---- Material to process
`src/hdl/asrs_pkg.sv`:
```
// shared constants and types for the converter setup register slice
package asrs_pkg;

    ////////////////////////////////////////////////////////////////////////////
    // bus geometry
    localparam int DATA_W = 16;
    localparam int ADDR_W = 4;
    localparam int CH_N   = 2;

    ////////////////////////////////////////////////////////////////////////////
    // register offsets
    localparam logic [ADDR_W-1:0] ADDR_MODE   = 4'h2;
    localparam logic [ADDR_W-1:0] ADDR_CLOCK  = 4'h3;
    localparam logic [ADDR_W-1:0] ADDR_GAIN   = 4'h4;
    localparam logic [ADDR_W-1:0] ADDR_RSVD   = 4'h5;
    localparam logic [ADDR_W-1:0] ADDR_STATUS = 4'h8;
    localparam logic [ADDR_W-1:0] ADDR_MASK   = 4'h9;

    ////////////////////////////////////////////////////////////////////////////
    // reset values
    localparam logic [DATA_W-1:0] MODE_RST  = 16'h0510;
    localparam logic [DATA_W-1:0] CLOCK_RST = 16'h030E;
    localparam logic [DATA_W-1:0] GAIN_RST  = 16'h0000;
    localparam logic [DATA_W-1:0] RSVD_RST  = 16'h0000;

    ////////////////////////////////////////////////////////////////////////////
    // field positions
    localparam int MODE_FMT_BIT = 0;
    localparam int MODE_HIZ_BIT = 1;
    localparam int MODE_SEL_LSB = 2;
    localparam int CLK_PWR_LSB  = 0;
    localparam int CLK_OSR_LSB  = 2;
    localparam int CLK_TBM_BIT  = 5;
    localparam int CLK_EN_LSB   = 8;
    localparam int CLK_RW_W     = 10;
    localparam int GAIN_CH0_LSB = 0;
    localparam int GAIN_CH1_LSB = 4;

    ////////////////////////////////////////////////////////////////////////////
    // oversampling ratios
    localparam logic [15:0] OSR_FIXED = 16'h0040;
    localparam logic [15:0] OSR_TABLE [8] = '{16'h0080, 16'h0100, 16'h0200, 16'h0400,
                                              16'h0800, 16'h1000, 16'h2000, 16'h3F80};

    ////////////////////////////////////////////////////////////////////////////
    // interrupt status layout
    localparam int EV_W   = 3;
    localparam int EV_CH0 = 0;
    localparam int EV_PIN = 2;

    ////////////////////////////////////////////////////////////////////////////
    // timing
    localparam int CLK_NS    = 8;
    localparam int PULSE_NS  = 40;
    localparam int PULSE_CYC = (PULSE_NS + CLK_NS - 1) / CLK_NS;
    localparam int CNT_W     = 3;

    ////////////////////////////////////////////////////////////////////////////
    // types
    typedef enum logic [1:0] {SRC_LAG, SRC_OR, SRC_LEAD} asrs_src_e;
    typedef enum logic [1:0] {PWR_VLOW, PWR_LOW, PWR_HIRES} asrs_power_e;

    typedef struct packed {
        logic              rd;
        logic              wr;
        logic [ADDR_W-1:0] addr;
        logic [DATA_W-1:0] wdata;
    } asrs_bus_s;

    typedef struct packed {
        logic [CH_N-1:0] ch_on;
        logic [15:0]     osr;
        asrs_power_e     power;
        logic [7:0]      gain_one;
        logic [7:0]      gain_zero;
    } asrs_cfg_s;

endpackage : asrs_pkg

```
`src/hdl/asrs_pin_drive.sv`:
```
// ready pin driver: level hold or fixed-length low pulse, idle high or float
`timescale 1ns/1ps
`default_nettype none
module asrs_pin_drive
(
    input  wire logic mclk,       // system clock
    input  wire logic reset,      // sync reset, active high
    input  wire logic fire,       // one-cycle ready event
    input  wire logic hold,       // ready level for held format
    input  wire logic pulse_mode, // 1: fixed low pulse
    input  wire logic idle_float, // 1: float when idle
    output logic      pin_out,    // pin level
    output logic      pin_oe_n    // low while driving
);
    import asrs_pkg::*;

    logic [CNT_W-1:0] cnt;
    logic [CNT_W-1:0] next_cnt;
    logic             next_out;
    logic             next_oe_n;
    logic             active;

    ////////////////////////////////////////////////////////////////////////////
    always_comb
    begin
        next_cnt = cnt;
        if (pulse_mode && fire)
        begin
            next_cnt = CNT_W'(PULSE_CYC);
        end
        else if (cnt != '0)
        begin
            next_cnt = cnt - CNT_W'(1);
        end
        active    = pulse_mode ? (next_cnt != '0) : hold;
        next_out  = !active;
        // idle state: drive high or release
        next_oe_n = active ? 1'b0 : idle_float;
    end

    always_ff @(posedge mclk)
    begin
        if (reset)
        begin
            cnt      <= '0;
            pin_out  <= 1'b1;
            pin_oe_n <= 1'b0;
        end
        else
        begin
            cnt      <= next_cnt;
            pin_out  <= next_out;
            pin_oe_n <= next_oe_n;
        end
    end

endmodule : asrs_pin_drive
`default_nettype wire

```
`src/hdl/asrs_setup_regs.sv`:
```
// setup register slice: mode, clocking, gain, reserved, ready pin, interrupt
`timescale 1ns/1ps
`default_nettype none
module asrs_setup_regs
(
    input  wire logic                       mclk,                  // system clock
    input  wire logic                       reset,                 // sync reset, active high
    input  wire asrs_pkg::asrs_bus_s        bus,                   // register request
    output logic [asrs_pkg::DATA_W-1:0]     rdata,                 // read data, next cycle
    input  wire logic [asrs_pkg::CH_N-1:0]  ch_ready,              // per-channel result pulse
    input  wire logic                       data_read,             // results taken by host
    output asrs_pkg::asrs_cfg_s             settings,              // decoded converter setup
    output logic                            result_ready_pin_out,  // ready pin level
    output logic                            result_ready_pin_oe_n, // ready pin enable, low drives
    output logic                            irq                    // level interrupt
);
    import asrs_pkg::*;

    ////////////////////////////////////////////////////////////////////////////
    // decode helpers

    function automatic logic hit(input asrs_bus_s b, input logic [ADDR_W-1:0] a);
        return b.addr == a;
    endfunction : hit

    function automatic asrs_src_e src_of(input logic [1:0] code);
        asrs_src_e s;
        unique case (code)
            2'h0: s = SRC_LAG;
            2'h1: s = SRC_OR;
            2'h2: s = SRC_LEAD;
            2'h3: s = SRC_LEAD;
        endcase
        return s;
    endfunction : src_of

    function automatic asrs_power_e power_of(input logic [1:0] code);
        asrs_power_e p;
        unique case (code)
            2'h0: p = PWR_VLOW;
            2'h1: p = PWR_LOW;
            2'h2: p = PWR_HIRES;
            2'h3: p = PWR_HIRES;
        endcase
        return p;
    endfunction : power_of

    function automatic logic [7:0] gain_of(input logic [2:0] code);
        return 8'h01 << code;
    endfunction : gain_of

    function automatic logic [15:0] osr_of(input logic fixed_ratio_override, input logic [2:0] code);
        return fixed_ratio_override ? OSR_FIXED : OSR_TABLE[code];
    endfunction : osr_of

    ////////////////////////////////////////////////////////////////////////////
    // state

    logic [DATA_W-1:0]   mode;
    logic [CLK_RW_W-1:0] clk_reg;
    logic [DATA_W-1:0]   gain;
    logic [DATA_W-1:0]   rsvd;
    logic [EV_W-1:0]     status;
    logic [EV_W-1:0]     mask;
    logic [CH_N-1:0]     pend;
    logic [CH_N-1:0]     pe_prev;

    logic [DATA_W-1:0]   next_mode;
    logic [CLK_RW_W-1:0] next_clk_reg;
    logic [DATA_W-1:0]   next_gain;
    logic [DATA_W-1:0]   next_rsvd;
    logic [EV_W-1:0]     next_status;
    logic [EV_W-1:0]     next_mask;
    logic [CH_N-1:0]     next_pend;
    logic [DATA_W-1:0]   next_rdata;
    logic                next_irq;
    asrs_cfg_s           next_settings;

    logic [CH_N-1:0]     ch_en;
    logic [CH_N-1:0]     arrive;
    logic [CH_N-1:0]     pe;
    logic                all_rdy;
    logic                any_rdy;
    logic                all_prev;
    logic                any_prev;
    logic                hold;
    logic                fire;
    asrs_src_e           src;
    logic [DATA_W-1:0]   rd_val;

    ////////////////////////////////////////////////////////////////////////////
    // register writes

    always_comb
    begin
        next_mode    = mode;
        next_clk_reg = clk_reg;
        next_gain    = gain;
        next_rsvd    = rsvd;
        next_mask    = mask;
        if (bus.wr)
        begin
            if (hit(bus, ADDR_MODE))
            begin
                next_mode = bus.wdata;
            end
            if (hit(bus, ADDR_CLOCK))
            begin
                // top six bits are not stored, so they read zero
                next_clk_reg = bus.wdata[CLK_RW_W-1:0];
            end
            if (hit(bus, ADDR_GAIN))
            begin
                next_gain = bus.wdata;
            end
            if (hit(bus, ADDR_RSVD))
            begin
                next_rsvd = bus.wdata;
            end
            if (hit(bus, ADDR_MASK))
            begin
                next_mask = bus.wdata[EV_W-1:0];
            end
        end
    end

    ////////////////////////////////////////////////////////////////////////////
    // read mux; unmapped offsets read zero

    always_comb
    begin
        unique case (bus.addr)
            ADDR_MODE:   rd_val = mode;
            ADDR_CLOCK:  rd_val = {{(DATA_W-CLK_RW_W){1'b0}}, clk_reg};
            ADDR_GAIN:   rd_val = gain;
            ADDR_RSVD:   rd_val = rsvd;
            ADDR_STATUS: rd_val = {{(DATA_W-EV_W){1'b0}}, status};
            ADDR_MASK:   rd_val = {{(DATA_W-EV_W){1'b0}}, mask};
            default:     rd_val = '0;
        endcase
        next_rdata = bus.rd ? rd_val : '0;
    end

    ////////////////////////////////////////////////////////////////////////////
    // channel readiness and ready pin source

    always_comb
    begin
        ch_en  = clk_reg[CLK_EN_LSB +: CH_N];
        arrive = ch_ready & ch_en;
        // arrival wins over a host read in the same cycle
        for (int i = 0; i < CH_N; i++)
        begin
            next_pend[i] = (pend[i] & !data_read) | arrive[i];
        end
        pe       = pend & ch_en;
        all_rdy  = (ch_en != '0) && (pe == ch_en);
        any_rdy  = (pe != '0);
        all_prev = (ch_en != '0) && ((pe_prev & ch_en) == ch_en);
        any_prev = ((pe_prev & ch_en) != '0);
        src      = src_of(mode[MODE_SEL_LSB +: 2]);
        // enum has an unused code; defaults keep the process free of latches
        hold     = 1'b0;
        fire     = 1'b0;
        unique case (src)
            SRC_LAG:
            begin
                hold = all_rdy;
                fire = all_rdy && !all_prev;
            end
            SRC_OR:
            begin
                hold = any_rdy;
                fire = ((pe & ~pe_prev) != '0);
            end
            SRC_LEAD:
            begin
                hold = any_rdy;
                fire = any_rdy && !any_prev;
            end
        endcase
    end

    ////////////////////////////////////////////////////////////////////////////
    // interrupt status: read clears, new events win over the clear

    always_comb
    begin
        next_status = status;
        if (bus.rd && hit(bus, ADDR_STATUS))
        begin
            next_status = '0;
        end
        next_status[EV_CH0 +: CH_N] = next_status[EV_CH0 +: CH_N] | arrive;
        next_status[EV_PIN]         = next_status[EV_PIN] | fire;
        next_irq                    = ((next_status & next_mask) != '0);
    end

    ////////////////////////////////////////////////////////////////////////////
    // decoded settings, taken from next values so they track writes in one cycle

    always_comb
    begin
        next_settings.ch_on     = next_clk_reg[CLK_EN_LSB +: CH_N];
        next_settings.osr       = osr_of(next_clk_reg[CLK_TBM_BIT],
                                         next_clk_reg[CLK_OSR_LSB +: 3]);
        next_settings.power     = power_of(next_clk_reg[CLK_PWR_LSB +: 2]);
        next_settings.gain_one  = gain_of(next_gain[GAIN_CH1_LSB +: 3]);
        next_settings.gain_zero = gain_of(next_gain[GAIN_CH0_LSB +: 3]);
    end

    ////////////////////////////////////////////////////////////////////////////
    // registers

    always_ff @(posedge mclk)
    begin
        if (reset)
        begin
            mode    <= MODE_RST;
            clk_reg <= CLOCK_RST[CLK_RW_W-1:0];
            gain    <= GAIN_RST;
            rsvd    <= RSVD_RST;
            status  <= '0;
            mask    <= '0;
            pend    <= '0;
            pe_prev <= '0;
            rdata   <= '0;
            irq     <= 1'b0;
            settings.ch_on     <= CLOCK_RST[CLK_EN_LSB +: CH_N];
            settings.osr       <= OSR_TABLE[CLOCK_RST[CLK_OSR_LSB +: 3]];
            settings.power     <= PWR_HIRES;
            settings.gain_one  <= gain_of(GAIN_RST[GAIN_CH1_LSB +: 3]);
            settings.gain_zero <= gain_of(GAIN_RST[GAIN_CH0_LSB +: 3]);
        end
        else
        begin
            mode     <= next_mode;
            clk_reg  <= next_clk_reg;
            gain     <= next_gain;
            rsvd     <= next_rsvd;
            status   <= next_status;
            mask     <= next_mask;
            pend     <= next_pend;
            pe_prev  <= pe;
            rdata    <= next_rdata;
            irq      <= next_irq;
            settings <= next_settings;
        end
    end

    ////////////////////////////////////////////////////////////////////////////
    // ready pin

    asrs_pin_drive u_pin
    (
        .mclk       (mclk),
        .reset      (reset),
        .fire       (fire),
        .hold       (hold),
        .pulse_mode (mode[MODE_FMT_BIT]),
        .idle_float (mode[MODE_HIZ_BIT]),
        .pin_out    (result_ready_pin_out),
        .pin_oe_n   (result_ready_pin_oe_n)
    );
endmodule : asrs_setup_regs
`default_nettype wire

```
--------
# Task to complete
Report the tally of lines in the material holding "fire", and add nothing to it.

# Exercise response
9